Parallel Operation of Transformer
Table of Contents
Parallel operation of Transformer
Parallel Operation of Transformer
By “parallel operation,” we refer to the connection of two or more Transformers to the same Primary-side supply bus bars and Secondary-side bus bars and loads. In practice, this Requirement is Frequently seen. The following justifies the need for parallel operation.
1. Non-availability of a single large Transformer to meet the total load Requirement.
2. The power demand might have Increased over a time Necessitating Augmentation of the Capacity. More Transformers connected in parallel will then be pressed into service.
3. To ensure Improved Reliability. Even if one of the Transformers gets into a fault or is taken out for Maintenance/repair the load can continued to be Serviced.
4. To Decrease the spare Capacity. One machine can be used as a backup if many smaller size Transformers are used. A spare machine with a similar rating must be available if only one large machine is feeding the load. With fewer machines in operation at a location, the spares issue gets worse.
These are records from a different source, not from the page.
$ cat src/rtl/sevenseg_if.sv
// Scanned seven-segment display lines plus the digit values recovered from them.
// Latency: none, this only bundles wires.
// Backpressure: none, the display scan is free-running and cannot be stalled.
interface sevenseg_if #(
    parameter int NUM_DIGITS = 4
);
    logic [6:0]              sevenseg_n;
    logic [NUM_DIGITS-1:0]   digit_sel_n;
    logic [4*NUM_DIGITS-1:0] bcd_digits;
    logic [NUM_DIGITS-1:0]   digit_valid;
    logic                    frame_done;
    logic                    seg_err;

    // Display driver side: drives the scan lines and observes the recovered digits.
    modport master (
        output sevenseg_n, digit_sel_n,
        input  bcd_digits, digit_valid, frame_done, seg_err
    );

    // Reader side: watches the scan lines and produces the recovered digits.
    modport slave (
        input  sevenseg_n, digit_sel_n,
        output bcd_digits, digit_valid, frame_done, seg_err
    );
endinterface

$ cat src/rtl/sevenseg_reader.sv
// Recovers BCD digits from a multiplexed, active-low seven-segment scan (readback monitor).
// Latency: a strobe stable from edge k is committed after edge k+STABLE_CYCLES.
// Backpressure: none; strobes shorter than STABLE_CYCLES samples are silently dropped.
module sevenseg_reader #(
    parameter int NUM_DIGITS    = 4,
    parameter int STABLE_CYCLES = 4
) (
    input  logic       clk,
    input  logic       rst_n,
    sevenseg_if.slave  bus
);
    localparam int             CW      = $clog2(STABLE_CYCLES + 1);
    localparam logic [CW-1:0]  CNT_MAX = CW'(STABLE_CYCLES);

    typedef enum logic [1:0] {IDLE, SETTLE, LOCKED} state_t;

    // {legal, value}; blank (all segments off) is a legal pattern that reads as 4'hF.
    function automatic logic [4:0] decode(input logic [6:0] seg);
        case (seg)
            7'h3F:   decode = {1'b1, 4'h0};
            7'h06:   decode = {1'b1, 4'h1};
            7'h5B:   decode = {1'b1, 4'h2};
            7'h4F:   decode = {1'b1, 4'h3};
            7'h66:   decode = {1'b1, 4'h4};
            7'h6D:   decode = {1'b1, 4'h5};
            7'h7D:   decode = {1'b1, 4'h6};
            7'h07:   decode = {1'b1, 4'h7};
            7'h7F:   decode = {1'b1, 4'h8};
            7'h6F:   decode = {1'b1, 4'h9};
            7'h00:   decode = {1'b1, 4'hF};
            default: decode = {1'b0, 4'hF};
        endcase
    endfunction

    state_t                  state_q, state_nxt;
    logic [CW-1:0]           cnt_q, cnt_nxt, cnt_inc;
    logic [6:0]              samp_seg, cand_seg;
    logic [NUM_DIGITS-1:0]   samp_sel, cand_sel;
    logic [NUM_DIGITS-1:0]   sel_oh, seen_q, seen_nxt;
    logic [4*NUM_DIGITS-1:0] bcd_q;
    logic [NUM_DIGITS-1:0]   valid_q;
    logic                    frame_done_q, seg_err_q;
    logic                    is_onehot, match, start_cand, load_cand, commit;
    logic [4:0]              dec;

    assign sel_oh    = ~samp_sel;
    assign is_onehot = $onehot(sel_oh);
    assign match     = (samp_sel == cand_sel) && (samp_seg == cand_seg);
    assign cnt_inc   = cnt_q + CW'(1);
    assign dec       = decode(~samp_seg);
    assign seen_nxt  = seen_q | sel_oh;

    assign bus.bcd_digits  = bcd_q;
    assign bus.digit_valid = valid_q;
    assign bus.frame_done  = frame_done_q;
    assign bus.seg_err     = seg_err_q;

    // Register the asynchronous display lines before anything looks at them.
    always_ff @(posedge clk or negedge rst_n) begin
        if (!rst_n) begin
            samp_seg <= '1;
            samp_sel <= '1;
        end else begin
            samp_seg <= bus.sevenseg_n;
            samp_sel <= bus.digit_sel_n;
        end
    end

    // State, stability counter and the candidate (select, segments) being qualified.
    always_ff @(posedge clk or negedge rst_n) begin
        if (!rst_n) begin
            state_q  <= IDLE;
            cnt_q    <= '0;
            cand_seg <= '0;
            cand_sel <= '1;
        end else begin
            state_q <= state_nxt;
            cnt_q   <= cnt_nxt;
            if (load_cand) begin
                cand_seg <= samp_seg;
                cand_sel <= samp_sel;
            end
        end
    end

    // Next state: qualify each one-hot strobe for STABLE_CYCLES samples, commit it once.
    always_comb begin
        state_nxt  = state_q;
        cnt_nxt    = cnt_q;
        start_cand = 1'b0;
        load_cand  = 1'b0;
        commit     = 1'b0;
        case (state_q)
            IDLE: begin
                cnt_nxt = '0;
                if (is_onehot) start_cand = 1'b1;
            end
            SETTLE: begin
                if (!is_onehot) begin
                    state_nxt = IDLE;
                    cnt_nxt   = '0;
                end else if (match) begin
                    if (cnt_inc >= CNT_MAX) begin
                        commit    = 1'b1;
                        state_nxt = LOCKED;
                        cnt_nxt   = CNT_MAX;
                    end else begin
                        cnt_nxt = cnt_inc;
                    end
                end else begin
                    start_cand = 1'b1;
                end
            end
            LOCKED: begin
                if (!is_onehot) begin
                    state_nxt = IDLE;
                    cnt_nxt   = '0;
                end else if (!match) begin
                    start_cand = 1'b1;
                end
            end
            default: begin
                state_nxt = IDLE;
                cnt_nxt   = '0;
            end
        endcase
        // A new strobe counts as its first stable sample; with a one-sample
        // threshold that sample alone is enough to commit.
        if (start_cand) begin
            load_cand = 1'b1;
            cnt_nxt   = CW'(1);
            if (STABLE_CYCLES == 1) begin
                commit    = 1'b1;
                state_nxt = LOCKED;
            end else begin
                state_nxt = SETTLE;
            end
        end
    end

    // Commit the strobed digit, flag illegal patterns and track frame completion.
    always_ff @(posedge clk or negedge rst_n) begin
        if (!rst_n) begin
            bcd_q        <= '1;
            valid_q      <= '0;
            seen_q       <= '0;
            frame_done_q <= 1'b0;
            seg_err_q    <= 1'b0;
        end else begin
            frame_done_q <= 1'b0;
            seg_err_q    <= 1'b0;
            if (commit) begin
                for (int i = 0; i < NUM_DIGITS; i++) begin
                    if (sel_oh[i]) begin
                        valid_q[i] <= dec[4];
                        if (dec[4]) bcd_q[4*i +: 4] <= dec[3:0];
                    end
                end
                seg_err_q <= ~dec[4];
                if (&seen_nxt) begin
                    frame_done_q <= 1'b1;
                    seen_q       <= '0;
                end else begin
                    seen_q <= seen_nxt;
                end
            end
        end
    end
endmodule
5. When Installation of large Transformers is Hampered by Transportation issues, it might be simpler to transport smaller Transformers to the location and operate them Simultaneously. The physical setup of two single phase Transformers operating in parallel on the primary side is shown in Fig. 37. Bus bars for input voltage are connected to Transformers A and B. They are connected to output/load bus bars after the polarities have been established. Before two or more Transformers can be connected in parallel and Successfully share a load, a number of requirements must be satisfied. They are,
1. The voltage ratio must be the same.
2. The per unit Impedance of each machine on its own base must be the same.
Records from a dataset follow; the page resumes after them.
## config.mk

```make
export PLATFORM = sky130hd
export DESIGN_NAME = ram_b1_ctrl
export DESIGN_NICKNAME = d
export VERILOG_FILES = /design/src/rtl/ram_b1_ctrl.sv
export SDC_FILE = /design/constraint.sdc
export NUM_CORES = 1
export LEC_CHECK = 0
export ABC_AREA = 1
export CAP_MARGIN = 0
export CORE_MARGIN = 2
export CORE_UTILIZATION = 46
export DETAILED_ROUTE_END_ITERATION = 8
export PLACE_DENSITY = 0.91
export SYNTH_ARGS = -nofsm -noshare
export SYNTH_HDL_FRONTEND = slang
export SYNTH_SLANG_ARGS = --single-unit
export TNS_END_PERCENT = 50
```

## constraint.sdc

```tcl
create_clock -name clk -period 1.4 [get_ports clk]
set_input_delay 0.28 -clock clk [delete_from_list [all_inputs] [get_ports clk]]
set_output_delay 0.28 -clock clk [all_outputs]
set_load 0.05 [all_outputs]
```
3. The Polarity must be the same, so that there is no Circulating current between the Transformers.
4. The phase Sequence must be the same and no phase difference must exist between the Voltages of the two Transformers.
Where,
V1=Load bus voltage
V2=Supply voltage
With reference to single phase transformers, these conditions are first reviewed, and after that, the three phase cases are covered. The turns ratio and voltage ratio are typically assumed to be the same. Even if the turns ratios are the same, a large ratio can lead to significant voltage errors. If the secondaries do not display the same voltage when the primaries are connected to the same bus bars, paralleling them would cause a circulating current between the secondaries. On the primary side, circulating current will also be reflected.
Thus, the transformers can still draw a sizable amount of current even when no load is connected, and they do so by producing copper losses. A no-load voltage difference of 1% will produce a circulating current equal to 10% of the full load current in two identical transformers with a 5% percentage impedance. When the load is connected, this circulating current is added to the load current, causing an uneven distribution of the load. In such circumstances, it is impossible for one transformer to carry the combined full load of the two transformers without the other overloading.
Impedance per unit It might be necessary to use Parallel Operation of Transformer with varying ratings. The larger machine must draw more current if they are required to distribute the overall load proportionately to their ratings. Due to their connection at the input and output ends, each machine’s voltage drop must be the same. As a result, smaller machines must have higher ohmic impedance than larger machines. The impedances must therefore be in the ratings’ inverse ratios.
Each transformer’s per-unit impedance on its own base must be the same because voltage drops must be the same. Additionally, if active and reactive powers must be distributed proportionally to ratings, impedance angles must also be equal. As a result, for proper load sharing, the per unit resistance and per unit reactance of both transformers must be equal. Connection polarity In the case of single phase transformers, the polarity of the connection can either be the same or opposite. The voltage that results must be zero inside of the loop that the two secondaries form.
The two voltages add together if the wrong polarity is selected, leading to a short circuit. With significant circulating current, permanent phase error between the phases is possible in polyphase banks. Such transformer bank connections must not be in parallel. Phase errors cannot be compensated, but the turn’s ratios in such groups can be adjusted to give very close voltage ratios. A phase error of 0.6 degrees results in a voltage difference of 1%. As a result, only polyphase transformers from the same vector group can be used in parallel. By switching the phase order of one of the transformers’ primary and secondary terminals, transformers with a 30 degree angle can be paralleled to those with a +30 degree angle.
In this manner, the phase angle error issue can be solved. Only in the case of polyphase systems does the phase sequence of operation become important. One vector group’s poly phase banks may be connected in parallel. However, a transformer with a +30 phase angle can be paralleled with one with a 30 phase angle; in this case, one of them has the phase sequence reversed at both the primary and secondary terminals. Even if two transformers are members of the same vector group, they cannot be connected in parallel if their phase sequences differ.
A phase sequence indicator can be used to determine the phase sequence. Using their equivalent circuit, the performance of two or more single phase transformers operating in parallel can be calculated. The method is the same in the case of polyphase banks, and the single-phase equivalent circuit can be applied. Essentially, two cases arise in these issues. Case A is the situation in which the voltage ratios of the two transformers are equal, whereas Case B is the situation in which they are not. These are now covered in order.